Work to complete = Give the number of lines in the records below that hold "Shared"; nothing else is needed.

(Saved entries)
BEGIN

===== src/rtl/bus_pkg.sv =====
// Shared types and constants for the shared-RAM bus sequencer.
// BUS_SEQ_SPI_STEAL_EN lets SPI take idle video slots.
package bus_pkg;

  localparam int unsigned SLOTS_PER_FRAME = 8;
  localparam int unsigned SLOT_BITS       = 3;
  localparam int unsigned SLOT_CYCLES     = 8;
  localparam int unsigned CYC_BITS        = 3;
  localparam int unsigned WE_LAST_CYC     = SLOT_CYCLES - 2;

  typedef enum logic [1:0] {
    OWNER_NONE  = 2'd0,
    OWNER_CPU   = 2'd1,
    OWNER_VIDEO = 2'd2,
    OWNER_SPI   = 2'd3
  } owner_t;

  typedef enum logic [1:0] {
    ST_IDLE   = 2'd0,
    ST_ACTIVE = 2'd1,
    ST_HOLD   = 2'd2
  } bus_state_t;

  // Slot ownership from slot class and the requests sampled at setup.
  function automatic owner_t decode_owner(input logic is_cpu, input logic is_video,
                                          input logic video_req, input logic spi_req);
    owner_t o;
    o = OWNER_NONE;
    if (is_cpu) begin
      o = OWNER_CPU;
    end else if (is_video) begin
      if (video_req) o = OWNER_VIDEO;
`ifdef BUS_SEQ_SPI_STEAL_EN
      else if (spi_req) o = OWNER_SPI;
`else
      else o = OWNER_NONE;
`endif
    end else if (spi_req) begin
      o = OWNER_SPI;
    end
    return o;
  endfunction

endpackage


===== src/rtl/bus_sequencer_if.sv =====
// Strobe, request/ack and RAM-control bundle of the bus sequencer.
interface bus_sequencer_if;
  import bus_pkg::*;

  logic                 setup_en_i;
  logic                 capture_en_i;
  logic                 cpu_we_i;
  logic                 video_req_i;
  logic                 video_ack_o;
  logic                 spi_req_i;
  logic                 spi_we_i;
  logic                 spi_ack_o;
  logic [1:0]           owner_o;
  logic                 ram_oe_n_o;
  logic                 ram_we_n_o;
  logic                 cpu_be_o;
  logic                 cpu_clk_en_o;
  logic [SLOT_BITS-1:0] slot_o;

  modport master (
    input  setup_en_i, capture_en_i, cpu_we_i, video_req_i, spi_req_i, spi_we_i,
    output video_ack_o, spi_ack_o, owner_o, ram_oe_n_o, ram_we_n_o,
           cpu_be_o, cpu_clk_en_o, slot_o
  );

  modport slave (
    output setup_en_i, capture_en_i, cpu_we_i, video_req_i, spi_req_i, spi_we_i,
    input  video_ack_o, spi_ack_o, owner_o, ram_oe_n_o, ram_we_n_o,
           cpu_be_o, cpu_clk_en_o, slot_o
  );

endinterface


===== src/rtl/bus_sequencer.sv =====
// Shared-RAM slot scheduler: 8 slots per frame, CPU/video/SPI ownership, RAM strobes.
// Define BUS_SEQ_SPI_STEAL_EN to grant unused video slots to SPI.
module bus_sequencer
  import bus_pkg::*;
#(
  parameter int unsigned CPU_SLOT    = 7,
  parameter int unsigned VIDEO_SLOT0 = 0,
  parameter int unsigned VIDEO_SLOT1 = 1
) (
  input  logic            clk_sys_i,
  input  logic            reset_i,
  bus_sequencer_if.master bus
);

  logic                 synced;
  bus_state_t           state;
  owner_t               owner;
  logic [CYC_BITS-1:0]  cyc;
  logic [SLOT_BITS-1:0] slot;
  logic                 ram_oe_n;
  logic                 ram_we_n;
  logic                 cpu_be;
  logic                 cpu_clk_en;
  logic                 video_ack;
  logic                 spi_ack;

  logic                 capture_hit;
  logic [SLOT_BITS-1:0] slot_nxt;
  owner_t               owner_nxt;
  logic                 write_nxt;

  // Capture is applied before setup, so a coincident setup sees the advanced slot.
  always_comb begin
    capture_hit = synced & bus.capture_en_i;
    slot_nxt    = capture_hit ? slot + SLOT_BITS'(1) : slot;
    owner_nxt   = decode_owner(slot_nxt == SLOT_BITS'(CPU_SLOT),
                               (slot_nxt == SLOT_BITS'(VIDEO_SLOT0)) ||
                               (slot_nxt == SLOT_BITS'(VIDEO_SLOT1)),
                               bus.video_req_i, bus.spi_req_i);
    write_nxt   = ((owner_nxt == OWNER_CPU) && bus.cpu_we_i) ||
                  ((owner_nxt == OWNER_SPI) && bus.spi_we_i);
  end

  always_ff @(posedge clk_sys_i or posedge reset_i) begin
    if (reset_i) begin
      synced     <= 1'b0;
      state      <= ST_IDLE;
      owner      <= OWNER_NONE;
      cyc        <= '0;
      slot       <= '0;
      ram_oe_n   <= 1'b1;
      ram_we_n   <= 1'b1;
      cpu_be     <= 1'b0;
      cpu_clk_en <= 1'b0;
      video_ack  <= 1'b0;
      spi_ack    <= 1'b0;
    end else begin
      video_ack  <= 1'b0;
      spi_ack    <= 1'b0;
      cpu_clk_en <= 1'b0;

      if (synced) begin
        case (state)
          ST_ACTIVE: begin
            if (cyc != CYC_BITS'(SLOT_CYCLES - 1)) cyc <= cyc + CYC_BITS'(1);
            // Release WE one cycle early to leave address/data hold before capture.
            if (cyc == CYC_BITS'(WE_LAST_CYC)) ram_we_n <= 1'b1;
            if (bus.capture_en_i) begin
              state      <= ST_HOLD;
              ram_oe_n   <= 1'b1;
              ram_we_n   <= 1'b1;
              video_ack  <= (owner == OWNER_VIDEO);
              spi_ack    <= (owner == OWNER_SPI);
              cpu_clk_en <= (owner == OWNER_CPU);
            end
          end
          ST_HOLD: begin
            state  <= ST_IDLE;
            owner  <= OWNER_NONE;
            cpu_be <= 1'b0;
          end
          default: ;
        endcase
        if (bus.capture_en_i) slot <= slot_nxt;
      end

      // A setup in any state starts a fresh slot; an unfinished access is dropped.
      if (bus.setup_en_i) begin
        synced   <= 1'b1;
        state    <= ST_ACTIVE;
        owner    <= owner_nxt;
        cpu_be   <= (owner_nxt == OWNER_CPU);
        cyc      <= CYC_BITS'(1);
        ram_oe_n <= !((owner_nxt != OWNER_NONE) && !write_nxt);
        ram_we_n <= !((owner_nxt != OWNER_NONE) && write_nxt);
      end
    end
  end

  assign bus.owner_o      = owner;
  assign bus.slot_o       = slot;
  assign bus.ram_oe_n_o   = ram_oe_n;
  assign bus.ram_we_n_o   = ram_we_n;
  assign bus.cpu_be_o     = cpu_be;
  assign bus.cpu_clk_en_o = cpu_clk_en;
  assign bus.video_ack_o  = video_ack;
  assign bus.spi_ack_o    = spi_ack;

endmodule


===== src/flat_wrapper.sv =====
// flat-port wrapper written by rule: the top's interface ports become plain ports
module bus_sequencer_flat import bus_pkg::*;
#(
  parameter int unsigned CPU_SLOT    = 7,
  parameter int unsigned VIDEO_SLOT0 = 0,
  parameter int unsigned VIDEO_SLOT1 = 1
)
  (clk_sys_i, reset_i, bus_setup_en_i, bus_capture_en_i, bus_cpu_we_i, bus_video_req_i, bus_spi_req_i, bus_spi_we_i, bus_video_ack_o, bus_spi_ack_o, bus_owner_o, bus_ram_oe_n_o, bus_ram_we_n_o, bus_cpu_be_o, bus_cpu_clk_en_o, bus_slot_o);
  bus_sequencer_if bus_i ();
  input  logic clk_sys_i;
  input  logic reset_i;
  input wire logic [$bits(bus_i.setup_en_i)-1:0] bus_setup_en_i;
  input wire logic [$bits(bus_i.capture_en_i)-1:0] bus_capture_en_i;
  input wire logic [$bits(bus_i.cpu_we_i)-1:0] bus_cpu_we_i;
  input wire logic [$bits(bus_i.video_req_i)-1:0] bus_video_req_i;
  input wire logic [$bits(bus_i.spi_req_i)-1:0] bus_spi_req_i;
  input wire logic [$bits(bus_i.spi_we_i)-1:0] bus_spi_we_i;
  output wire logic [$bits(bus_i.video_ack_o)-1:0] bus_video_ack_o;
  output wire logic [$bits(bus_i.spi_ack_o)-1:0] bus_spi_ack_o;
  output wire logic [$bits(bus_i.owner_o)-1:0] bus_owner_o;
  output wire logic [$bits(bus_i.ram_oe_n_o)-1:0] bus_ram_oe_n_o;
  output wire logic [$bits(bus_i.ram_we_n_o)-1:0] bus_ram_we_n_o;
  output wire logic [$bits(bus_i.cpu_be_o)-1:0] bus_cpu_be_o;
  output wire logic [$bits(bus_i.cpu_clk_en_o)-1:0] bus_cpu_clk_en_o;
  output wire logic [$bits(bus_i.slot_o)-1:0] bus_slot_o;
  assign bus_i.setup_en_i = bus_setup_en_i;
  assign bus_i.capture_en_i = bus_capture_en_i;
  assign bus_i.cpu_we_i = bus_cpu_we_i;
  assign bus_i.video_req_i = bus_video_req_i;
  assign bus_i.spi_req_i = bus_spi_req_i;
  assign bus_i.spi_we_i = bus_spi_we_i;
  assign bus_video_ack_o = bus_i.video_ack_o;
  assign bus_spi_ack_o = bus_i.spi_ack_o;
  assign bus_owner_o = bus_i.owner_o;
  assign bus_ram_oe_n_o = bus_i.ram_oe_n_o;
  assign bus_ram_we_n_o = bus_i.ram_we_n_o;
  assign bus_cpu_be_o = bus_i.cpu_be_o;
  assign bus_cpu_clk_en_o = bus_i.cpu_clk_en_o;
  assign bus_slot_o = bus_i.slot_o;
  bus_sequencer #(.CPU_SLOT(CPU_SLOT), .VIDEO_SLOT0(VIDEO_SLOT0), .VIDEO_SLOT1(VIDEO_SLOT1)) u_core (.clk_sys_i(clk_sys_i), .reset_i(reset_i), .bus(bus_i));
endmodule

===== config.mk =====
export PLATFORM = sky130hd
export DESIGN_NAME = bus_sequencer_flat
export DESIGN_NICKNAME = d
export VERILOG_FILES = /design/src/rtl/bus_pkg.sv /design/src/rtl/bus_sequencer_if.sv /design/src/rtl/bus_sequencer.sv /design/src/flat_wrapper.sv
export SDC_FILE = /design/constraint.sdc
export NUM_CORES = 1
export LEC_CHECK = 0
export CAP_MARGIN = 20
export CORE_MARGIN = 8
export CORE_UTILIZATION = 33
export CTS_BUF_LIST = sky130_fd_sc_hd__clkbuf_16
export DETAILED_ROUTE_END_ITERATION = 16
export PLACE_DENSITY = 0.65
export SLEW_MARGIN = 40
export SYNTH_ARGS = -nofsm -noshare
export SYNTH_HDL_FRONTEND = slang
export SYNTH_SLANG_ARGS = --single-unit

===== constraint.sdc =====
create_clock -name clk_sys_i -period 2.4 [get_ports clk_sys_i]
set_clock_uncertainty 0.05 [all_clocks]
set_input_delay 0.6 -clock clk_sys_i [delete_from_list [all_inputs] [get_ports clk_sys_i]]
set_output_delay 0.6 -clock clk_sys_i [all_outputs]
set_load 0.01 [all_outputs]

END

Written answer = 2